**** Source material ****

### src/rtl/mult_pkg.sv
// Shared definitions for the iterative HI/LO multiplier.
// The hazard unit also reads MULT_LATENCY to size its multiply stall.
package mult_pkg;

  typedef enum logic [1:0] {
    IDLE = 2'd0,
    BUSY = 2'd1,
    SIGN = 2'd2
  } multState_t;

  localparam int MULT_STEPS   = 32;
  localparam int MULT_LATENCY = 33;

endpackage

### src/rtl/mult_datapath.sv
// Radix-2 shift-add datapath for mult_unit: operand magnitudes, the
// (WIDTH+1)-bit add/shift step and the final sign correction of the product.
module mult_datapath
  import mult_pkg::*;
#(
  parameter int WIDTH = 32
) (
  input  logic               clk,
  input  logic               reset,
  input  logic               load,
  input  logic               step,
  input  logic               is_signed,
  input  logic [WIDTH-1:0]   a,
  input  logic [WIDTH-1:0]   b,
  output logic [2*WIDTH-1:0] product
);

  logic [WIDTH-1:0]   mcandReg;
  logic [WIDTH-1:0]   mplierReg;
  logic [2*WIDTH-1:0] accReg;
  logic               negReg;

  logic [WIDTH-1:0]   aMag;
  logic [WIDTH-1:0]   bMag;
  logic [WIDTH:0]     stepSum;

  // The most negative operand negates to itself, which is its correct
  // magnitude when read as unsigned.
  always_comb begin
    aMag    = (is_signed && a[WIDTH-1]) ? -a : a;
    bMag    = (is_signed && b[WIDTH-1]) ? -b : b;
    stepSum = {1'b0, accReg[2*WIDTH-1:WIDTH]}
            + {1'b0, (mplierReg[0] ? mcandReg : {WIDTH{1'b0}})};
  end

  always_ff @(posedge clk or negedge reset) begin
    if (!reset) begin
      mcandReg  <= '0;
      mplierReg <= '0;
      accReg    <= '0;
      negReg    <= 1'b0;
    end else if (load) begin
      mcandReg  <= aMag;
      mplierReg <= bMag;
      accReg    <= '0;
      negReg    <= is_signed & (a[WIDTH-1] ^ b[WIDTH-1]);
    end else if (step) begin
      // {carry, acc, mplier} >> 1; after WIDTH steps acc holds the product
      accReg    <= {stepSum, accReg[WIDTH-1:1]};
      mplierReg <= {accReg[0], mplierReg[WIDTH-1:1]};
    end
  end

  assign product = negReg ? -accReg : accReg;

endmodule

### src/rtl/mult_unit.sv
// MULT/MULTU unit with HI/LO registers: FSM, step counter and result
// registers, driving mult_datapath. Product appears 33 cycles after start.
module mult_unit
  import mult_pkg::*;
#(
  parameter int WIDTH = 32
) (
  input  logic             clk,
  input  logic             reset,
  input  logic             start,
  input  logic             is_signed,
  input  logic [WIDTH-1:0] a,
  input  logic [WIDTH-1:0] b,
  input  logic             hi_we,
  input  logic             lo_we,
  input  logic [WIDTH-1:0] wdata,
  output logic             busy,
  output logic             done,
  output logic [WIDTH-1:0] hi,
  output logic [WIDTH-1:0] lo
);

  localparam int CW = $clog2(WIDTH);
  localparam logic [CW-1:0] LAST_STEP = CW'(WIDTH - 1);

  multState_t         stateReg, stateNext;
  logic [CW-1:0]      countReg, countNext;
  logic               doneReg, doneNext;
  logic [WIDTH-1:0]   hiReg, loReg;

  logic               load;
  logic               step;
  logic               writeProduct;
  logic [2*WIDTH-1:0] product;

  mult_datapath #(.WIDTH(WIDTH)) datapath (
    .clk      (clk),
    .reset    (reset),
    .load     (load),
    .step     (step),
    .is_signed(is_signed),
    .a        (a),
    .b        (b),
    .product  (product)
  );

  always_ff @(posedge clk or negedge reset) begin
    if (!reset) begin
      stateReg <= IDLE;
      countReg <= '0;
      doneReg  <= 1'b0;
    end else begin
      stateReg <= stateNext;
      countReg <= countNext;
      doneReg  <= doneNext;
    end
  end

  // A start in any state wins: it aborts an operation in flight, including
  // one in SIGN, so the aborted product never reaches HI/LO.
  always_comb begin
    stateNext    = stateReg;
    countNext    = countReg;
    doneNext     = 1'b0;
    load         = 1'b0;
    step         = 1'b0;
    writeProduct = 1'b0;
    if (start) begin
      load      = 1'b1;
      countNext = '0;
      stateNext = BUSY;
    end else begin
      case (stateReg)
        IDLE: ;
        BUSY: begin
          step      = 1'b1;
          countNext = countReg + 1'b1;
          if (countReg == LAST_STEP) stateNext = SIGN;
        end
        SIGN: begin
          writeProduct = 1'b1;
          doneNext     = 1'b1;
          stateNext    = IDLE;
        end
        default: stateNext = IDLE;
      endcase
    end
  end

  // The product has priority over a coincident MTHI/MTLO write.
  always_ff @(posedge clk or negedge reset) begin
    if (!reset) begin
      hiReg <= '0;
      loReg <= '0;
    end else begin
      if (writeProduct)  hiReg <= product[2*WIDTH-1:WIDTH];
      else if (hi_we)    hiReg <= wdata;
      if (writeProduct)  loReg <= product[WIDTH-1:0];
      else if (lo_we)    loReg <= wdata;
    end
  end

  assign busy = (stateReg != IDLE);
  assign done = doneReg;
  assign hi   = hiReg;
  assign lo   = loReg;

endmodule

****

*Task brief:* On how many lines above does "localparam" occur? Say the number only.

*Response for this exercise:* 4